Union Trust Co. v. National Indemnity Co.

23 Pa. D. & C. 47, 1934 Pa. Dist. & Cnty. Dec. LEXIS 208
CourtPennsylvania Court of Common Pleas, Washington County
DecidedDecember 15, 1934
DocketNo. 544
StatusPublished

This text of 23 Pa. D. & C. 47 (Union Trust Co. v. National Indemnity Co.) is published on Counsel Stack Legal Research, covering Pennsylvania Court of Common Pleas, Washington County primary law. Counsel Stack provides free access to over 12 million legal documents including statutes, case law, regulations, and constitutions.

Bluebook
Union Trust Co. v. National Indemnity Co., 23 Pa. D. & C. 47, 1934 Pa. Dist. & Cnty. Dec. LEXIS 208 (Pa. Super. Ct. 1934).

Opinion

Brownson, P. J.,

The claims made under this classification are for losses alleged to have been suffered in consequence of the issuing by Joseph Mendola to depositors of the Bank of Donora & Trust Company of pass books of the Union Trust Company of Donora, crediting such depositors, inter alia, with the amounts of certain deposits, made by them with the former, which the latter had not assumed and agreed to pay. ...

[51]*51The plaintiff’s position, with respect to these transactions, is that Mendola’s acts were dishonest, and had the effect of imposing upon it, without its knowledge and without its consent, liabilities which by the agreement with the Donora bank it had not undertaken to assume.

The defendant takes the positions: (a) That the issuing of these pass books by Mendola was not dishonest, because the persons to whom they were issued had actually deposited with the Donora bank the amounts entered therein; (b) that even if the pass books issued by Mendola could be regarded in the light of a promise made in plaintiff’s name binding it to pay the amounts credited therein, no loss has resulted therefrom to the plaintiff, because, having taken over all the Donora bank’s assets, it was already liable for all the debts of the latter; and (c) that no loss has resulted, because Mendola’s act in undertaking to bind the plaintiff to pay deposits in the Donora bank which the plaintiff had not assumed, was unauthorized and not binding on the plaintiff, and did not place it under an obligation to pay the same. ...

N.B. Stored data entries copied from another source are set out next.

Source: an optimization exercise on an open RTL-to-GDS flow (aim: small area and a short achievable clock period). Production flows keep margins and buffers that such runs may drop. The RTL was checked by simulation tests, not by an equivalence proof against the original design.

==> flow/design.v (excerpt) <==
module sb64_xunit (
    input  wire        clk,
    input  wire        rst,         
    input  wire        in_valid,
    input  wire [4:0]  in_op,
    input  wire [31:0] in_a,
    input  wire [31:0] in_b,
    input  wire [31:0] in_c,
    input  wire [31:0] in_d,
    input  wire [23:0] in_opnd,
    input  wire        wr_en,
    input  wire [1:0]  wr_sel,      
    input  wire [31:0] wr_data,
    output wire        res1_valid,
    output wire [31:0] res1_data,
    output wire        res2_valid,
    output wire [31:0] res2_data,
    output wire [31:0] mlo,
    output wire [31:0] mhi,
    output wire        mulv_ovf,
    output wire        div_busy,
    output wire        div_valid,
    output wire [31:0] div_res,
    output wire        div_dz,
    output wire        div_ovf
);
    localparam OP_MUL = 5'd11, OP_MULU = 5'd12, OP_MULV = 5'd13,
               OP_DIV = 5'd14, OP_REMU = 5'd17;
    sb64_aux u_aux (
        .clk(clk), .rst(rst), .in_valid(in_valid), .op(in_op),
        .a(in_a), .b(in_b), .c(in_c), .d(in_d), .opnd(in_opnd),
        .wr_en(wr_en), .wr_sel(wr_sel), .wr_data(wr_data),
        .res1_valid(res1_valid), .res1_data(res1_data),
        .res2_valid(res2_valid), .res2_data(res2_data)
    );
    wire        is_mul = in_valid && (in_op >= OP_MUL) && (in_op <= OP_MULV);
    sb64_mul u_mul (
        .clk(clk), .rst(rst), .start(is_mul),
        .is_signed(in_op != OP_MULU), .is_mulv(in_op == OP_MULV),
        .a(in_a), .b(in_b),
        .wr_lo(wr_en && wr_sel == 2'd0), .wr_hi(wr_en && wr_sel == 2'd1), .wr_data(wr_data),
        .mlo(mlo), .mhi(mhi), .mulv_ovf(mulv_ovf)
    );
    wire is_div = in_valid && (in_op >= OP_DIV) && (in_op <= OP_REMU);
    wire [4:0] div_kind = in_op - OP_DIV;
    sb64_div u_div (
        .clk(clk), .rst(rst), .start(is_div), .kind(div_kind[1:0]),
        .a(in_a), .b(in_b),
        .busy(div_busy), .valid(div_valid), .result(div_res), .dz(div_dz), .ovf(div_ovf)
    );
endmodule
For scale: ~9,000 cells after synthesis, about 540 flip-flops.
clock: 40.0 ns
lec_check: 0
cap_margin: 20
core_margin: 2
core_utilization: 55
place_density: 0.62
slew_margin: 20
standard.sh (not shown) runs the stock make flow with config.mk's settings and CLKGATE_MAP_FILE= SYNTH_SCRIPT=/design/flow/synth_recipe.tcl, a recipe that flattens the netlist after the stock synthesis.
==> flow/flow/run.sh <==
#!/bin/bash
set -euo pipefail
here="$(cd "$(dirname "$0")/.." && pwd)"
cd "$here"
bash standard.sh synth > log_synth.txt 2>&1
export SETUP_SLACK_MARGIN=29.5
export BUFFER_PORTS_ARGS="-buffer_cell sky130_fd_sc_hd__buf_2"
bash standard.sh > log_layout.txt 2>&1
Next try:
--- a/flow/design.v
+++ b/flow/design.v
@@ -91,32 +91,23 @@
                 reflw[31:16] = 16'd0;
                 for (i = 0; i < 16; i = i + 1) reflw[i] = x[15-i];
             end
         end
     endfunction
     wire [7:0] u = inv8(rp);
     wire o_crcb = (op == 5'd0), o_crch = (op == 5'd1), o_crcw = (op == 5'd2);
     wire o_par  = (op == 5'd3), o_brev = (op == 5'd4), o_ckd  = (op == 5'd5);
     wire o_extu = (op == 5'd6), o_exts = (op == 5'd7), o_ins  = (op == 5'd8);
     wire o_clz  = (op == 5'd9), o_bperm = (op == 5'd10);
     wire o_crc  = o_crcb | o_crch | o_crcw;
-    reg  [31:0] brev;
     integer k;
-    always @(*) begin
-        case (opnd[1:0])
-            2'd0: for (k = 0; k < 32; k = k + 1) brev[k] = a[(k & ~7) + 7 - (k & 7)];
-            2'd1: for (k = 0; k < 32; k = k + 1) brev[k] = a[(k & ~15) + 15 - (k & 15)];
-            2'd2: for (k = 0; k < 32; k = k + 1) brev[k] = a[31 - k];
-            default: brev = a;    
-        endcase
-    end
     reg [31:0] bref;
     always @(*) begin
         for (k = 0; k < 32; k = k + 1)
             bref[k] = msbf ? b[(k & ~7) + 7 - (k & 7)] : b[k];
     end
     wire [31:0] dmask = op[1] ? 32'hFFFFFFFF : (op[0] ? 32'h0000FFFF : 32'h000000FF);
     wire [31:0] cin   = msbf ? reflw(a, w16) : (a & (w16 ? 32'h0000FFFF : 32'hFFFFFFFF));
     wire [31:0] z     = cin ^ (bref & dmask);
     wire [7:0]  t0    = tbits(u, z[7:0]);
     wire [31:0] m0    = fold(tbits(u, 8'd1) & 8'h0F, rp);
     wire [31:0] m1    = fold(tbits(u, 8'd2) & 8'h0F, rp);
@@ -374,31 +365,39 @@
         end
         for (j = 0; j < 8; j = j + 1)
             first[j] = nz[j] & ~(|(nz >> (j + 1)));
         lzs = 2'd0;
         nzs = 3'd0;
         for (j = 0; j < 8; j = j + 1) begin
             lzs = lzs | ({2{first[j]}} & lzn[j]);
             nzs = nzs | ({3{first[j]}} & (3'd7 - j[2:0]));
         end
         clz = (|nz) ? {1'b0, nzs, lzs} : 6'd32;
     end
-    reg [31:0] bperm;
+    reg [31:0] bperm, brev;
     reg [3:0]  s;
+    reg [1:0]  bs;
     reg [7:0]  byt;
     integer n;
     always @(*) begin
         for (n = 0; n < 4; n = n + 1) begin
             s   = opnd[4*n +: 4];
-            byt = a[8*s[1:0] +: 8];
+            case (opnd[1:0])
+                2'd1:    bs = n[1:0] ^ 2'd1;
+                2'd2:    bs = 2'd3 - n[1:0];
+                default: bs = n[1:0];
+            endcase
+            byt = a[8*(op[3] ? s[1:0] : bs) +: 8];
             bperm[8*n +: 8] = s[3] ? 8'h00 : (s[2] ? {8{byt[7]}} : byt);
+            for (k = 0; k < 8; k = k + 1)
+                brev[8*n + k] = (opnd[1:0] == 2'd3) ? byt[k] : byt[7 - k];
         end
     end
     wire [31:0] y1 = ({32{o_crc}}   & zlo)
                    | ({32{o_par}}   & {31'd0, ^a})
                    | ({32{o_brev}}  & brev)
                    | ({32{o_ckd}}   & ckd)
                    | ({32{o_extu | o_exts}} & efld)
                    | ({32{o_ins}}   & ins)
                    | ({32{o_clz}}   & {26'd0, clz})
                    | ({32{o_bperm}} & bperm);
     reg  [31:0] s1_y;
@@ -2482,23 +2481,23 @@
                 nk = nk | ({3{top[j]}} & j[2:0]);
             end
             log2f = {nk, lz};
         end
     endfunction
     wire [4:0] la = log2f(Q);
     wire [4:0] lb = log2f(B);
     wire [5:0] q  = ((|B) && s_ge) ? ({1'b0, la} - {1'b0, lb} + 6'd1) : 6'd0;
     wire [5:0] q3 = q + 6'd3;
     wire skip = (p > g4);
     wire last = skip ? (p == 6'd4) : (p == 6'd1);
-    assign result = B;
+    assign result = Q;
     always @(posedge clk) begin
         if (rst) begin
             busy <= 1'b0; valid <= 1'b0;
             st1 <= 1'b0; st2 <= 1'b0; loop <= 1'b0; fin <= 1'b0;
         end else begin
             st1   <= start & ~busy;
             st2   <= st1;
             loop  <= st2 | (loop & ~last);
             fin   <= loop & last;
             valid <= fin;
             if (start & ~busy) busy <= 1'b1;
@@ -2526,23 +2525,23 @@
             if (skip) begin
                 R <= {R[27:0], Q[31:28]};
                 Q <= {Q[27:0], 4'd0};
                 p <= p - 6'd4;
             end else begin
                 R <= s_ge ? s_d[31:0] : rs;
                 Q <= {Q[30:0], s_ge};
                 p <= p - 6'd1;
             end
         end
         if (fin)
-            B <= (~k[1] & dz) ? 32'hFFFFFFFF : n_out;
+            Q <= (~k[1] & dz) ? 32'hFFFFFFFF : n_out;
     end
 endmodule
 module sb64_xunit (
     input  wire        clk,
     input  wire        rst,         
     input  wire        in_valid,
     input  wire [4:0]  in_op,
     input  wire [31:0] in_a,
     input  wire [31:0] in_b,
     input  wire [31:0] in_c,
     input  wire [31:0] in_d,
Global-route usage grows by 1.7 points.
Final area grows by 1.1%.
Via count grows by 2.4%.
Worst setup slack degrades by 0.30 ns.
Die area shrinks by 0.90%.
Routed wire length grows by 4.3%.
Core utilization grows by 1.5 points.
Register-to-register slack is about the same.
Sequential share of layout area shrinks by 0.14 points.

==> what the ideal ports hide <==
No port has a modelled driver above. Below, the same layouts with a new extraction and two added sets of constraints.
Step 1 sets driving cells, clkbuf_16 on the clock port and buf_2 on the other inputs (assumed; they add their load-dependent delay and slew).
Step 2 moves the port delays by t, midway between the first and last clock arrival at a register: inputs arrive t later, outputs are due t later. That takes back most of the time a late clock gives input paths.
Three values: no drivers, after step 1, after step 2; two values: the first two.
run | shift t [ns] | slack for setup (ns) | worst register clock-pin slew, ns | worst slew at a driven data input, ns | pins driven straight from the clock port
the first run | 0.774 | 29.389 / 29.299 / 28.685 | 0.09 / 0.09 | 0.18 | 1
the second run | 0.754 | 29.091 / 29.121 / 28.367 | 0.07 / 0.07 | 0.11 | 1
After both steps setup and hold are still met in every run listed. For the second run, which loses most, drivers alone change the setup slack by +0.030 ns; drivers and shift together by -0.724 ns.
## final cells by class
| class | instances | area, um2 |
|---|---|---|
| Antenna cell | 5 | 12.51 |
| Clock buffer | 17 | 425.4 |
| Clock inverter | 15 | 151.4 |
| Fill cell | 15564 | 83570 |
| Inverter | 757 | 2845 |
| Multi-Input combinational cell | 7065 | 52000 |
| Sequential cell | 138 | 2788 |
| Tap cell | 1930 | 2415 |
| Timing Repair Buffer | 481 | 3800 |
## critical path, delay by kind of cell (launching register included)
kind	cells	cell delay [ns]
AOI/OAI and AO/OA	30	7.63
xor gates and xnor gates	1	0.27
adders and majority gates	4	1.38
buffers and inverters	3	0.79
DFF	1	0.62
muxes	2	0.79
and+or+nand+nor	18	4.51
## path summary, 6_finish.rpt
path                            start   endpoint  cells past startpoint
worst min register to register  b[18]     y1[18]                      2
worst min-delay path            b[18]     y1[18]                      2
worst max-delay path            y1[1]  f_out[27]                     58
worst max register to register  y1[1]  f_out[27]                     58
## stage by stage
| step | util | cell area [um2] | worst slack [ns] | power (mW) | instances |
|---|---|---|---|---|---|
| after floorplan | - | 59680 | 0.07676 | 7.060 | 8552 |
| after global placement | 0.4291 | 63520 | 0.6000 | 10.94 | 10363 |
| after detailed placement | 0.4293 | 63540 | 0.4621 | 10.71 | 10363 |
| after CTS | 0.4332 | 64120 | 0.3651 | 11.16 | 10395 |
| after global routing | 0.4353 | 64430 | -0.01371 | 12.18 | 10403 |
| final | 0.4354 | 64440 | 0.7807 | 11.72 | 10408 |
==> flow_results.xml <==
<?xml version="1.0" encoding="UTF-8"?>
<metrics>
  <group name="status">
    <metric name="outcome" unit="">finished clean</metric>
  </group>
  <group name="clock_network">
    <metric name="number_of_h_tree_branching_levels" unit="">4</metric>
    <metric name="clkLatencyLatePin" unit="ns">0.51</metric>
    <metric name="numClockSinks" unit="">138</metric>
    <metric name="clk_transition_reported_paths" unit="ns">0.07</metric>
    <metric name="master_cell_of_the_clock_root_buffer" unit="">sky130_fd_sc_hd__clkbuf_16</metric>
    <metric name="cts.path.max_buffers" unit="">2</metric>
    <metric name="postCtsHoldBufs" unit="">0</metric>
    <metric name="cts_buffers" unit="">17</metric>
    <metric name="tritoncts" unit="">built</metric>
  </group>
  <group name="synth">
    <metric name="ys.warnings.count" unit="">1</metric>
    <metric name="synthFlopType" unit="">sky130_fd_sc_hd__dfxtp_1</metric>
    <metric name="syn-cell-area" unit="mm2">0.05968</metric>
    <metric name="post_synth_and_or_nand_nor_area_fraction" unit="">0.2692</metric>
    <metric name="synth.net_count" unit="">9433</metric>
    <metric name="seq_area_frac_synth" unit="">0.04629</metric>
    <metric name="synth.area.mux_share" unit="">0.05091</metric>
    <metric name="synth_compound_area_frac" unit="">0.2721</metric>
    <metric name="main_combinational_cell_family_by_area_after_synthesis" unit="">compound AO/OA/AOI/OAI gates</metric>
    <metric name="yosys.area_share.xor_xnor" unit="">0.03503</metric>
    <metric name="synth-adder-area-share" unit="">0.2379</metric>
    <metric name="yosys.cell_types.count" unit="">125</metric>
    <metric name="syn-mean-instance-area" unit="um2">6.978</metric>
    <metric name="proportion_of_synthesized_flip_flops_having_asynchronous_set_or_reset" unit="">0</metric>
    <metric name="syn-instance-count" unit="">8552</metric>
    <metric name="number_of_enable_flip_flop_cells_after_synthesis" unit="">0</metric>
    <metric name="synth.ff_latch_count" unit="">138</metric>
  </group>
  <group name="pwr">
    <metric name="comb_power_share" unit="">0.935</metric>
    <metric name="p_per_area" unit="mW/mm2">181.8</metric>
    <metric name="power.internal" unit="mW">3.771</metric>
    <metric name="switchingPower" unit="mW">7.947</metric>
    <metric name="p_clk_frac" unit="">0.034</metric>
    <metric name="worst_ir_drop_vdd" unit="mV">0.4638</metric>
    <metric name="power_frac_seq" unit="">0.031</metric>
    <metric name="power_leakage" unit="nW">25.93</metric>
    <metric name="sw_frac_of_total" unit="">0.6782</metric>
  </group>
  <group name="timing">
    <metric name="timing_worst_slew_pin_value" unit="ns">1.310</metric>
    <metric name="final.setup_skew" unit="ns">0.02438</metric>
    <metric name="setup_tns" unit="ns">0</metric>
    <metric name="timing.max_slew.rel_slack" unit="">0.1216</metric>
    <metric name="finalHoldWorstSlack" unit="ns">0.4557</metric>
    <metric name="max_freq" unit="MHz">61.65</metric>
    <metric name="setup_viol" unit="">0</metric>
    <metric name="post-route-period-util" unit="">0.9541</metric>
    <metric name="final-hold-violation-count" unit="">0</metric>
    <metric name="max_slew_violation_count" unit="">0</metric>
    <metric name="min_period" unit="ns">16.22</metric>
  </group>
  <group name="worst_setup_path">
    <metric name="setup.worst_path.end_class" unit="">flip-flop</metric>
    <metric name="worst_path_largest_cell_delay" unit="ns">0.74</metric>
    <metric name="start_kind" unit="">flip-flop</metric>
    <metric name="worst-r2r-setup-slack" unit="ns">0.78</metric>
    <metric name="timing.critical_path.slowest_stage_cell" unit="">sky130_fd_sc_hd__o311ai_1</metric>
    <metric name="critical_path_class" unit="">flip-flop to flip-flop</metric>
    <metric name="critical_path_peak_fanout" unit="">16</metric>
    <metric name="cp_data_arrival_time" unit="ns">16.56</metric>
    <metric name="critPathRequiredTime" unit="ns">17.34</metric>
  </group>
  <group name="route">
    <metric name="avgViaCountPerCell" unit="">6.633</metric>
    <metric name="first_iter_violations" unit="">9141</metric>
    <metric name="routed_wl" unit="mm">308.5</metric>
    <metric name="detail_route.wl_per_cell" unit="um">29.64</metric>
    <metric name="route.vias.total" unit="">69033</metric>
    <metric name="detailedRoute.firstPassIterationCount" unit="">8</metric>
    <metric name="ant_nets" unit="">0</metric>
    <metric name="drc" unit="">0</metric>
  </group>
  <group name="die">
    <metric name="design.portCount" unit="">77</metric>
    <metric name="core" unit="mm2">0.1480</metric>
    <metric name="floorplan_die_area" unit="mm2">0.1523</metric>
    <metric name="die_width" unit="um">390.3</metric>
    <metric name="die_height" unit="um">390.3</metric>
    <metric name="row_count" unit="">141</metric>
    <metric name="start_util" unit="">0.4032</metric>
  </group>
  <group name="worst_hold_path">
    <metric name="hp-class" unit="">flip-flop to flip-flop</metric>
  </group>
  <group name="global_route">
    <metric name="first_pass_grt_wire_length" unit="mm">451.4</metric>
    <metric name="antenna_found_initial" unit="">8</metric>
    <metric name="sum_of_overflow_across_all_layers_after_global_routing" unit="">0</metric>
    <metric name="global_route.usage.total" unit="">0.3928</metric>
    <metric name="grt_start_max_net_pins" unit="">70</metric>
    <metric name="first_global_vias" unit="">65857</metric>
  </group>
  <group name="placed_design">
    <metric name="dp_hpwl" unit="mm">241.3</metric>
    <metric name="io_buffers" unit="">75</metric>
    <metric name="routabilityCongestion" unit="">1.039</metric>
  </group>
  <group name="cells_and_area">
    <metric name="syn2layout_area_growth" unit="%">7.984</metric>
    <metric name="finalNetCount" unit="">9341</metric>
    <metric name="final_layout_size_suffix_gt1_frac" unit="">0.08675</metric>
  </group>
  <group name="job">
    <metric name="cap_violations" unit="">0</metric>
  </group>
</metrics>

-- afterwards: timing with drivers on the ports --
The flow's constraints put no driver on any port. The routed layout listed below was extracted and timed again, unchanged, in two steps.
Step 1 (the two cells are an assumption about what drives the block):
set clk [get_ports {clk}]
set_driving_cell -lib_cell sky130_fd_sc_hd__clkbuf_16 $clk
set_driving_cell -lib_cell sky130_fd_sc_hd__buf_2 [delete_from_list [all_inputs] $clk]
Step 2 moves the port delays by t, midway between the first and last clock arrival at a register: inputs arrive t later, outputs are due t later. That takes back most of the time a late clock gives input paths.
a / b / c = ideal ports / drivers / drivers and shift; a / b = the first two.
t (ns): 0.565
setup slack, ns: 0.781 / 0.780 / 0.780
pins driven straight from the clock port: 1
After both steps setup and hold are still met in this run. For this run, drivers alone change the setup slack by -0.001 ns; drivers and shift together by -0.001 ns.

2. The transaction between the two institutions consisted of the following elements: (a) The giving to the plaintiff by the Donora bank of a note for $1,317,116.26 (which was the aggregate amount of the latter’s indebtedness as shown by its books) and an absolute and unconditional engagement by the plaintiff to pay those debts; (b) the sale, outright, to the plaintiff of certain real estate, at the price of $141,500, which sum was to be credited upon this note; (c) the pledge with this note, as collateral security therefor, of Donora bank’s other assets, with authority to liquidate the same and apply the proceeds thereof to the discharge of the note; and (d) a provision that if the pledged assets should prove more than sufficient to satisfy the note, the surplus should be returned to the Donora bank, but if they should [52]*52prove insufficient, the plaintiff should have legal remedies to collect the amount of the deficiency.

An arrangement such as this cannot be construed to amount to a voluntary assignment for the benefit of creditors when the undertaking and obligation to pay creditors is absolute and not dependent upon the disposition of the transferred property and the amount of money realized therefrom: 12 R. C. L. 587, sec; 103; Miller v. Shriver, 197 Pa. 191, 195. In the cases such as Love v. Clayton et al., 287 Pa. 205, which have held transfers to amount to assignments for the benefit of creditors, the obligation of the transferee has been to pay to creditors only the proceeds of the property turned over by the debtor when converted into money. Here, there was an absolute and unqualified assumption and undertaking to pay debts of the Donora company to the amount of $1,317,116.26, this being represented and guaranteed to be the whole of its indebtedness.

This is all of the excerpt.